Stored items
<<<<

--- src/rtl/imem_loader.sv ---
// imem_loader: byte-stream program loader for the instruction memory.
// Holds the core in reset until a complete load session succeeds.
//
// Ports:
//   clk, rst                : clock, synchronous active-high reset
//   start                   : pulse that opens a load session (IDLE/DONE/ERR)
//   rx_data/rx_valid/rx_ready : byte stream handshake
//   imem_we/imem_addr/imem_wdata : instruction memory write port
//   cpu_rst_n               : core reset, released only in DONE
//   busy/done/error         : session status
//
// Optional feature macro: IMEM_LOADER_CHECKSUM_EN adds a trailing 32-bit
// wrap-around checksum over all words and the CHK state.
module imem_loader #(
    parameter int          ADDR_WIDTH = 10,
    parameter logic [31:0] BASE_ADDR  = 32'h0000_0000
) (
    input  logic        clk,
    input  logic        rst,
    input  logic        start,
    input  logic [7:0]  rx_data,
    input  logic        rx_valid,
    output logic        rx_ready,
    output logic        imem_we,
    output logic [31:0] imem_addr,
    output logic [31:0] imem_wdata,
    output logic        cpu_rst_n,
    output logic        busy,
    output logic        done,
    output logic        error
);

`ifdef IMEM_LOADER_CHECKSUM_EN
    typedef enum logic [2:0] {
        S_IDLE, S_LEN, S_DATA, S_FLUSH, S_CHK, S_DONE, S_ERR
    } state_t;
`else
    typedef enum logic [2:0] {
        S_IDLE, S_LEN, S_DATA, S_FLUSH, S_DONE, S_ERR
    } state_t;
`endif

    localparam logic [32:0] MAX_WORDS = 33'd1 << ADDR_WIDTH;
    localparam logic [ADDR_WIDTH:0] IDX_ONE = (ADDR_WIDTH+1)'(1);

    state_t                r_state;
    state_t                w_next;
    logic [1:0]            r_byte_cnt;
    logic [15:0]           r_len;
    logic [ADDR_WIDTH:0]   r_word_idx;
    logic [23:0]           r_shift;
    logic                  r_we;
    logic [31:0]           r_addr;
    logic [31:0]           r_wdata;
`ifdef IMEM_LOADER_CHECKSUM_EN
    logic [31:0]           r_sum;
`endif

    logic                  w_take;
    logic                  w_start_ok;
    logic [31:0]           w_word;
    logic [15:0]           w_len_full;
    logic                  w_len_big;
    logic                  w_last_word;
    logic                  w_last_byte;

    // Bytes arrive LSB first, so each new byte lands in the top lane and
    // the previously collected bytes sit below it.
    assign w_word      = {rx_data, r_shift};
    assign w_len_full  = {rx_data, r_len[7:0]};
    assign w_len_big   = {17'd0, w_len_full} > MAX_WORDS;
    assign w_last_word = (33'(r_word_idx) + 33'd1) == {17'd0, r_len};
    assign w_last_byte = (r_byte_cnt == 2'd3);
    assign w_take      = rx_valid && rx_ready;
    assign w_start_ok  = start && (r_state == S_IDLE ||
                                   r_state == S_DONE ||
                                   r_state == S_ERR);

    always_ff @(posedge clk) begin
        if (rst) begin
            r_state <= S_IDLE;
        end else begin
            r_state <= w_next;
        end
    end

    always_comb begin
        w_next = r_state;
        unique case (r_state)
            S_IDLE: begin
                if (start) w_next = S_LEN;
            end
            S_LEN: begin
                if (w_take && r_byte_cnt[0]) begin
                    if (w_len_big) begin
                        w_next = S_ERR;
                    end else if (w_len_full == 16'd0) begin
`ifdef IMEM_LOADER_CHECKSUM_EN
                        w_next = S_CHK;
`else
                        w_next = S_DONE;
`endif
                    end else begin
                        w_next = S_DATA;
                    end
                end
            end
            S_DATA: begin
                if (w_take && w_last_byte && w_last_word) w_next = S_FLUSH;
            end
            S_FLUSH: begin
`ifdef IMEM_LOADER_CHECKSUM_EN
                w_next = S_CHK;
`else
                w_next = S_DONE;
`endif
            end
`ifdef IMEM_LOADER_CHECKSUM_EN
            S_CHK: begin
                if (w_take && w_last_byte) begin
                    w_next = (w_word == r_sum) ? S_DONE : S_ERR;
                end
            end
`endif
            S_DONE, S_ERR: begin
                if (start) w_next = S_LEN;
            end
            default: w_next = S_IDLE;
        endcase
    end

    always_ff @(posedge clk) begin
        if (rst) begin
            r_byte_cnt <= 2'd0;
            r_len      <= 16'd0;
            r_word_idx <= '0;
            r_shift    <= 24'd0;
            r_we       <= 1'b0;
            r_addr     <= BASE_ADDR;
            r_wdata    <= 32'd0;
`ifdef IMEM_LOADER_CHECKSUM_EN
            r_sum      <= 32'd0;
`endif
        end else begin
            r_we <= 1'b0;
            if (w_start_ok) begin
                r_byte_cnt <= 2'd0;
                r_word_idx <= '0;
`ifdef IMEM_LOADER_CHECKSUM_EN
                r_sum      <= 32'd0;
`endif
            end
            if (w_take) begin
                r_shift    <= w_word[31:8];
                r_byte_cnt <= r_byte_cnt + 2'd1;
                if (r_state == S_LEN) begin
                    if (!r_byte_cnt[0]) begin
                        r_len[7:0] <= rx_data;
                    end else begin
                        // Length done: data words start at byte 0.
                        r_len      <= w_len_full;
                        r_byte_cnt <= 2'd0;
                    end
                end
                if (r_state == S_DATA && w_last_byte) begin
                    r_we       <= 1'b1;
                    r_wdata    <= w_word;
                    r_addr     <= BASE_ADDR + (32'(r_word_idx) << 2);
                    r_word_idx <= r_word_idx + IDX_ONE;
`ifdef IMEM_LOADER_CHECKSUM_EN
                    r_sum      <= r_sum + w_word;
`endif
                end
            end
        end
    end

`ifdef IMEM_LOADER_CHECKSUM_EN
    assign rx_ready = (r_state == S_LEN) || (r_state == S_DATA) ||
                      (r_state == S_CHK);
    assign busy     = rx_ready || (r_state == S_FLUSH);
`else
    assign rx_ready = (r_state == S_LEN) || (r_state == S_DATA);
    assign busy     = rx_ready || (r_state == S_FLUSH);
`endif

    assign imem_we    = r_we;
    assign imem_addr  = r_addr;
    assign imem_wdata = r_wdata;
    assign done       = (r_state == S_DONE);
    assign error      = (r_state == S_ERR);
    assign cpu_rst_n  = (r_state == S_DONE);

endmodule

--- config.mk ---
export PLATFORM = sky130hd
export DESIGN_NAME = imem_loader
export DESIGN_NICKNAME = d
export VERILOG_FILES = /design/src/rtl/imem_loader.sv
export SDC_FILE = /design/constraint.sdc
export NUM_CORES = 1
export LEC_CHECK = 0
export BUFFER_PORTS_ARGS = -buffer_cell sky130_fd_sc_hd__buf_2
export CORE_MARGIN = 3
export CORE_UTILIZATION = 50
export CTS_CLUSTER_SIZE = 10
export DETAILED_ROUTE_END_ITERATION = 8
export PLACE_DENSITY = 0.76
export SYNTH_ARGS = -nofsm -noshare
export SYNTH_HDL_FRONTEND = slang
export SYNTH_SLANG_ARGS = --single-unit
--- constraint.sdc ---
create_clock -name clk -period 1.8 [get_ports clk]
set_clock_uncertainty 0.2 [all_clocks]
set_input_delay 0.18 -clock clk [delete_from_list [all_inputs] [get_ports clk]]
set_output_delay 0.18 -clock clk [all_outputs]
set_load 0.02 [all_outputs]
Word-level counts from Yosys, hierarchy flattened
Cells that the tools add are included.
- flip-flop bits (word level): 100
- output and inout port bits: 70
- logic and storage cells: 58
- input bits: 12
- $lt $le $gt $ge: 1
- multiplexer cells: 14
- add/sub/neg operators: 3
- equal/unequal tests: 10
- bitwise gates (word level): 2
- reduce and logical (&&, ||, !) cells: 19
- operators with widths (kind ; count):
    $mux W11 ; 3
    $eq A12 B16 Y1 ; 1
    $gt A16 B11 Y1 const B ; 1
    $logic_not A16 Y1 ; 1
    $mux W3 ; 5
    $add A11 B1 Y12 const B ; 1
    $pmux W3 S4 ; 1
    $add A11 B1 Y11 const B ; 1
    $reduce_and A3 Y1 ; 3
    $mux W2 ; 4
    $eq A3 B2 Y1 const B ; 2
    $eq A3 B3 Y1 const B ; 2
    $logic_and A1 B1 Y1 ; 6
    $logic_or A1 B1 Y1 ; 4
    $ne A2 B2 Y1 const B ; 2
    $eq A3 B1 Y1 const B ; 1
    $logic_not A3 Y1 ; 1
    $reduce_or A3 Y1 ; 1
    $add A2 B1 Y2 const B ; 1
    $eq A2 B2 Y1 const B ; 1
    $ne A2 B1 Y1 const B ; 1
    $not A1 Y1 ; 2
    $reduce_and A2 Y1 ; 1
    $reduce_bool A2 Y1 ; 1
    2 further kinds ; 2

Longest topological paths before layout
Gate-level depths: netlist of run 1.
- word-level depth: 7
- depth in mapped cells: 9

Worst setup path before layout of run 1
Ideal clock, no wire load.
- kind: flip-flop to flip-flop
- start point: register r_word_idx[1]
- end point: register r_state[0]
- arrival time: 1.603 ns
- setup time: 0.130 ns
- setup slack: -0.133 ns
- stages on the path, launching flop included: 9
- period minus slack after synthesis: 1.933 ns
- cells stage by stage: dfxtp_1 > ha_1 > buf_4 > nand3_2 > nor3_4 > mux2i_1 > o311ai_2 > o2111ai_1 > o22ai_2
- longest elaborated chain between the ends: 5
- ends and longest elaborated chain (element ; RTL line ; text):
    from (decl) ; 50 ; logic [ADDR_WIDTH:0] r_word_idx;
    from (signal assigned) ; 169 ; r_word_idx <= r_word_idx + IDX_ONE;
    $add A11 B1 Y12 ; 72 ; assign w_last_word = (33'(r_word_idx) + 33'd1) == {17'd0, r_len};
    $eq A12 B16 Y1 ; 72 ;
    $logic_and A1 B1 Y1 ; 109 ; if (w_take && w_last_byte && w_last_word) w_next = S_FLUSH;
    $ne A2 B2 Y1 (no source line) ; - ;
    $reduce_and A3 Y1 (no source line) ; - ;
    to (signal assigned) ; 83 ; r_state <= w_next;
    to (decl) ; 46 ; state_t r_state;
Every way passes these cells.
A chain may end at the register's enable or synchronous reset.

Final worst setup path of run 1
- start point: register r_len[5]
- end point: register r_state[2]
- longest elaborated chain between the ends: 5
- ends and longest elaborated chain (element ; RTL line ; text):
    from (decl) ; 49 ; logic [15:0] r_len;
    from (signal assigned) ; 158 ; r_len[7:0] <= rx_data;
    from (signal assigned) ; 161 ; r_len <= w_len_full;
    parallel branches: the longest is 5 deep, another holds $gt A16 B11 Y1 ; - ;
Parallel ways; which one is timed is not known. The select of a mux whose other input is x is not followed.

==> flow_metrics.py, run 1 <==
metrics = {
    "drt": {
        "routed_wl_mm": 11.5,
        "drtAntennaViolNets": 0,
        "wire_per_inst_um": 15.1,
        "drt_iter0_drc": 290,
        "detail_route.vias_per_cell": 5.38,
        "drcViolationCount": 0,
        "routed-via-count": 4114,
        "first_pass_iteration_count_of_the_detailed_router": 5,
    },
    "floorplanning": {
        "die-width_um": 100,
        "die-height_um": 100,
        "placementRows": 33,
        "design.die.area_um2": 10000,
        "floorplan.initialDensity": 0.527,
        "core_um2": 8420,
        "top_level_ports": 82,
    },
    "cells_and_area": {
        "antenna-diode-count": 0,
        "area_growth_syn_to_layout_pct": 23.8,
        "nNetsFinal": 670,
        "drive_above_1_share": 0.258,
        "final_layout_fill_cell_count": 710,
        "instances_no_fill": 764,
    },
    "power_and_ir_drop": {
        "power-per-cell-area_nw_per_um2": 913,
        "vdd_ir_drop_max_mv": 0.467,
        "static-leakage-power_nw": 2.28,
    },
    "clocking": {
        "clock-sinks": 100,
        "count_of_h_tree_levels_built_during_cts": 3,
        "clk-insertion-delay-late_ns": 0.38,
        "cts_tree": "built",
        "total_clock_buffers_created_by_cts": 9,
        "clock_path_buffers": 2,
        "root_buffer": "sky130_fd_sc_hd__clkbuf_8",
        "register_clock_pin_slew_on_the_reported_worst_setup_and_hold_paths_ns": 0.10,
    },
    "grt": {
        "global_route.usage.met1": 0.301,
        "grt_most_used_layer": "met2",
        "grt-ovfl-total": 0,
        "globalRouteTotalUtil": 0.224,
        "first_pass_grt_wire_length_mm": 18.1,
        "grt_antenna_before_repair": 0,
        "gr-usage-met2": 0.357,
        "largest_net_degree_at_the_start_of_global_routing": 49,
        "grt_pass1_vias": 3835,
        "grtUsageMet3": 0.0410,
    },
    "timing": {
        "setup_viol": 5,
        "rsz0062_at_grt": "yes",
        "timing.final.crit_share": 1.09,
        "clock.fmax_mhz": 510,
        "final_max_slew_viol_count": 0,
        "hold_viol": 0,
        "worst_slack_ns": -0.159,
        "clock_period_minus_worst_slack_ns": 1.96,
    },
    "logic_synthesis": {
        "post_synth_and_or_nand_nor_area_fraction": 0.242,
        "yosys.cell_types.count": 49,
        "post_synthesis_xor_xnor_area_fraction": 0.0316,
        "yosys.area_share.adder": 0.00846,
        "synth_top_area_frac": 0.451,
        "synth_top_cells_by_area": "sky130_fd_sc_hd__dfxtp_1 45%, sky130_fd_sc_hd__nand2_1 13%, sky130_fd_sc_hd__a21oi_1 9.5%",
        "synth_enable_flop_cells": 0,
        "synthMuxAreaShare": 0.0361,
        "synthesis.instances": 556,
        "synthesis.yosys.warnings": 0,
        "yosys_register_bits": 100,
        "postSynth.asyncResetShare": 0,
        "synth_ff_type": "sky130_fd_sc_hd__dfxtp_1",
        "yosysSeqAreaShare": 0.451,
        "synth_area_in_compound_gates": 0.145,
        "synth_top_family_by_area": "simple AND/OR/NAND/NOR gates",
        "netlist.top_cell.by_area": "sky130_fd_sc_hd__dfxtp_1",
        "synth_area_um2": 4440,
        "synth.avg_cell_area_um2": 7.98,
    },
    "run": {
        "max-cap-violations": 0,
    },
    "run_status": {
        "run_status": "complete, but fails checks",
        "failing_checks": "negative setup slack",
    },
    "placed_design": {
        "place_congestion": 0.946,
        "placement.io_buffers": 60,
        "place_worst_setup_slack_ns": -0.116,
        "placed_cells": 736,
        "post-dp-hpwl_mm": 8.09,
    },
    "worst_setup_path": {
        "worst-r2r-cell-count": 6,
        "cpMaxStageDelayCell": "sky130_fd_sc_hd__dfxtp_1",
        "critical_path.max_fanout": 3,
        "crit_path_end_kind": "flip-flop",
        "data_required_critical_path_ns": 1.85,
        "worstPathArrival_ns": 2.01,
        "start_kind": "flip-flop",
        "cp_cell_sequence": "nor4_1 > nand3_1 > mux2i_1 > or3_1 > nand4_1 > o32ai_1",
        "worst_path_largest_cell_delay_ns": 0.38,
        "crit_type": "reg2reg",
    },
    "worst_hold_path": {
        "holdPathStages": 2,
        "hold_path_class": "in2reg",
    },
}
## kinds of logic (layout without fill, tap and decap cells)
group / count (synthesis) / after routing
adders and majority gates: 3 / 3
and+or+nand+nor: 240 / 240
xor gates and xnor gates: 16 / 16
buffers and inverters: 69 / 152
other: 1 / 21
muxes: 16 / 16
AOI/OAI and AO/OA: 111 / 111
DFF: 100 / 100
## Yosys cell counts, drive strengths merged (2+ instances only)
cell type / number
and2: 2
and4: 3
nand3b: 2
nand2: 150
o311ai: 3
nor2: 37
o211a: 2
nand2b: 3
mux2i: 16
inv: 8
a41oi: 3
nor3: 13
nand3: 8
nand4: 5
nor2b: 2
nor4: 5
a211oi: 3
a21oi: 84
xor2: 8
buf: 40
or3: 3
dfxtp: 100
o2111ai: 2
xnor2: 8
and3: 2
o21ai: 8
ha: 3
clkbuf: 21
o32ai: 2
## layer usage
metal | vias up | share of wire
met5 | - | 0
met1 | 1901 | 0.44
met3 | 30 | 0.069
li1 | 2020 | -
met2 | 163 | 0.47
met4 | 0 | 0.023
## sequential cells by signal, indices dropped and copies added (netlist names)
name        flops
r_word_idx     11
imem_wdata     32
r_state         3
imem_addr      11
r_len          16
imem_we         1
r_shift        24
r_byte_cnt      2
## timing repair
action,in CTS,in global routing
pin swaps,8,11
gates resized for setup,9,20
setup buffers,2,6
setup endpoints to repair,15,53
hold endpoints to repair,17,0
gates cloned,0,1
hold buffers,6,0
## power breakdown
| group | switching, W | total (W) | internal (W) |
|---|---|---|---|
| combinational | 0.000737 | 0.00124 | 0.000503 |
| clock | 0.000835 | 0.00136 | 0.000530 |
| sequential | 0.000106 | 0.00241 | 0.00230 |
| total | 0.00168 | 0.00501 | 0.00334 |
## cell type report
type | count | area [um^2] | area share
clock buffers | 9 | 124 | 0.0225
clock inverters | 6 | 57.6 | 0.0105
inverters | 8 | 32.5 | 0.00592
multi-input cells | 407 | 2230 | 0.406
flip-flops and latches | 100 | 2020 | 0.367
well taps | 105 | 131 | 0.0239
repair buffers | 129 | 901 | 0.164
## critical path: cells and delay by family (launching register included)
kind	cells	cell delay, ns
AOI/OAI and AO/OA	1	0.09
DFF	1	0.38
muxes	1	0.17
and+or+nand+nor	4	1.01
## worst paths after layout
check,start,end,slack [ns]
max,r_len[5],r_state[2],-0.16
min,rst,r_shift[8],0.02
max reg2reg,r_len[5],r_state[2],-0.16
min reg2reg,imem_addr[5],imem_addr[5],0.26
## layout by cell type, fill, tap and decap left out, types with 3 or more instances in the layout
cell type                       instances
sky130_fd_sc_hd__nand2_1              148
sky130_fd_sc_hd__dfxtp_1               93
sky130_fd_sc_hd__a21oi_1               84
sky130_fd_sc_hd__buf_2                 59
sky130_fd_sc_hd__buf_4                 56
sky130_fd_sc_hd__nor2_1                35
sky130_fd_sc_hd__conb_1                21
sky130_fd_sc_hd__mux2i_1               14
sky130_fd_sc_hd__nor3_1                 9
sky130_fd_sc_hd__clkbuf_8               9
sky130_fd_sc_hd__xnor2_1                8
sky130_fd_sc_hd__xor2_1                 8
sky130_fd_sc_hd__inv_1                  7
sky130_fd_sc_hd__nand3_1                6
sky130_fd_sc_hd__dlygate4sd3_1          6
sky130_fd_sc_hd__o21ai_1                5
sky130_fd_sc_hd__nand4_1                5
sky130_fd_sc_hd__dfxtp_2                5
sky130_fd_sc_hd__nor4_1                 4
sky130_fd_sc_hd__buf_12                 4
sky130_fd_sc_hd__buf_6                  4
sky130_fd_sc_hd__nand2b_1               3
sky130_fd_sc_hd__nor3_4                 3
sky130_fd_sc_hd__o21ai_0                3
## stage by stage
step / TNS, ns / area (um^2) / hold WS [ns] / total power, W / utilization
after floorplan: -0.00942 / 4540 / 0.116 / 0.00316 / -
after detailed placement: -0.237 / 5090 / 0.244 / 0.00357 / 0.605
after CTS: -0.312 / 5380 / 0.000104 / 0.00495 / 0.638
after global routing: -1.31 / 5500 / 0.00638 / 0.00525 / 0.652
final: -0.348 / 5500 / 0.0176 / 0.00501 / 0.652
after global placement: -0.0178 / 5090 / 0.240 / 0.00353 / 0.605
(Power assumes the default switching activity.)
==> inputs of run 2 (changes only) <==
- SKIP_LAST_GASP: unset -> 1
==> run 2 against run 1 <==
  * The run still ends with negative setup slack left
  * Combinational power hardly changed
  * Sequential power about the same
  * Routed wire length about the same
  * Cell count stayed put
  * First-iteration DRC count shrank 1.7%
  * Maximum frequency decreased by 0.20%
  * Via count grew 0.41%
  * Register-to-register slack hardly changed
  * Non-clock buffer count stayed put
  * Hold slack better by 0.0049 ns
  * Clock-buffer cell count is the same
  * Critical endpoint unchanged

>>>>

→ **Exercise brief**: From the entries above, copy each line holding "error".

→ **Written response**:
//   busy/done/error         : session status
    output logic        error
    assign error      = (r_state == S_ERR);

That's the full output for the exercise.